## Exercise brief
Copy out exactly the stretch of the listing below that begins at the line containing "# stronger flip-flops" and ends at the line containing "set buf [driver_of", and copy nothing outside it.

## Dataset extract

What follows belongs to an exercise in optimizing a design on an open flow for small area, a short achievable clock period and few clock cycles per item; a production flow would make more cautious choices. The RTL was checked by simulation tests, not by an equivalence proof against the original design. No activity file was given, so power comes from the tool's default toggle rates.

Design mini_gpu, start of the top module:
module mini_gpu #(
    parameter PIXEL_WIDTH           = 8,
    parameter ADDR_WIDTH            = 18,
    parameter FILTER_WIDTH          = 2,
    parameter ARRAY_WIDTH           = 4,
    parameter ZP_IMAGE_WIDTH        = 34,
    parameter ZP_IMAGE_HEIGHT       = 34
)(
    input                      i_clk,
    input                      i_nrst,
    input   [PIXEL_WIDTH-1:0]  i_mem_pixel,
    output  [ADDR_WIDTH-1 :0]  o_mem_addr,
    input                      i_start_pulse,
    input   [FILTER_WIDTH-1:0] i_filter_type,
    output                     o_finish_pulse,
    output                     o_filtered_wstb,
    output  [ADDR_WIDTH-1 :0]  o_filtered_addr,
    output  [PIXEL_WIDTH-1:0]  o_filtered_pixel
);
    localparam H = 6;                        
    wire       win_valid;
    wire       wstb_int;
    wire       wstb_next;
    wire       last_write;
    wire [PIXEL_WIDTH-1:0] pixel;
    gpu_controller #(
        .ZP_IMAGE_WIDTH     (ZP_IMAGE_WIDTH     ),
        .ZP_IMAGE_HEIGHT    (ZP_IMAGE_HEIGHT    ),
        .H                  (H                  )
    ) i_gpu_controller (
        .i_clk              (i_clk              ),
        .i_nrst             (i_nrst             ),
        .i_start_pulse      (i_start_pulse      ),
        .i_filter_type      (i_filter_type      ),
        .o_mem_addr         (o_mem_addr         ),
        .o_win_valid        (win_valid          ),
  ...
export LEC_CHECK = 0
export CAP_MARGIN = 20
export CORE_MARGIN = 2
export CORE_UTILIZATION = 50
export SLEW_MARGIN = 20
create_clock -name core_clock -period 20.0 [get_ports {i_clk}]
standard.sh (not shown) runs the stock make flow with config.mk's settings and CLKGATE_MAP_FILE= SYNTH_SCRIPT=/design/flow/synth_recipe.tcl, a recipe that flattens the netlist after the stock synthesis.
==> flow/flow/run.sh <==
#!/bin/bash
# Standard layout, with plain buffers on the ports, a lighter clock tree, and
# stronger cells on the output paths (flow/pre_dpl.tcl, before detailed
# placement).
set -euo pipefail
bash standard.sh \
  "BUFFER_PORTS_ARGS=-buffer_cell sky130_fd_sc_hd__buf_1" \
  "CTS_ARGS=-sink_clustering_enable -repair_clock_nets -dont_use_dummy_load -buf_list sky130_fd_sc_hd__clkbuf_8 -root_buf sky130_fd_sc_hd__clkbuf_16 -sink_clustering_size 18 -sink_clustering_max_diameter 150" \
  "PRE_DETAIL_PLACE_TCL=$PWD/flow/pre_dpl.tcl" \
  SKIP_REPAIR_TIE_FANOUT=1 \
  finish > standard.log 2>&1
==> flow/flow/pre_dpl.tcl <==
# Before detailed placement: give the output ports stronger port buffers and
# stronger flip-flops to drive them (same cells, higher drive strength).
set up {
  sky130_fd_sc_hd__buf_1   sky130_fd_sc_hd__buf_2
  sky130_fd_sc_hd__dfxtp_1 sky130_fd_sc_hd__dfxtp_2
  sky130_fd_sc_hd__dfrtp_1 sky130_fd_sc_hd__dfrtp_2
}
proc driver_of {net} {
  foreach pin [get_pins -quiet -of_objects $net] {
    if {[get_property $pin direction] == "output"} { return [get_cells -of_objects $pin] }
  }
  return ""
}
set n 0
foreach port [get_ports *] {
  if {[get_property $port direction] != "output"} continue
  set buf [driver_of [get_nets [get_full_name $port]]]
  if {$buf == ""} continue
  set ref [get_property $buf ref_name]
  if {![dict exists $up $ref]} continue
  replace_cell [get_full_name $buf] [dict get $up $ref]
  incr n
  set ff [driver_of [get_nets -of_objects [get_pins [get_full_name $buf]/A]]]
  if {$ff == ""} continue
  set fref [get_property $ff ref_name]
  if {[dict exists $up $fref]} {
    replace_cell [get_full_name $ff] [dict get $up $fref]
    incr n
  }
}
puts "pre_dpl: resized $n cells"
The first run passed the timing, DRC and antenna checks.
Testbench counts at the start, summed over its fixed seeds: cycles 35,616, frames 24.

## Task solution
# stronger flip-flops to drive them (same cells, higher drive strength).
set up {
  sky130_fd_sc_hd__buf_1   sky130_fd_sc_hd__buf_2
  sky130_fd_sc_hd__dfxtp_1 sky130_fd_sc_hd__dfxtp_2
  sky130_fd_sc_hd__dfrtp_1 sky130_fd_sc_hd__dfrtp_2
}
proc driver_of {net} {
  foreach pin [get_pins -quiet -of_objects $net] {
    if {[get_property $pin direction] == "output"} { return [get_cells -of_objects $pin] }
  }
  return ""
}
set n 0
foreach port [get_ports *] {
  if {[get_property $port direction] != "output"} continue
  set buf [driver_of [get_nets [get_full_name $port]]]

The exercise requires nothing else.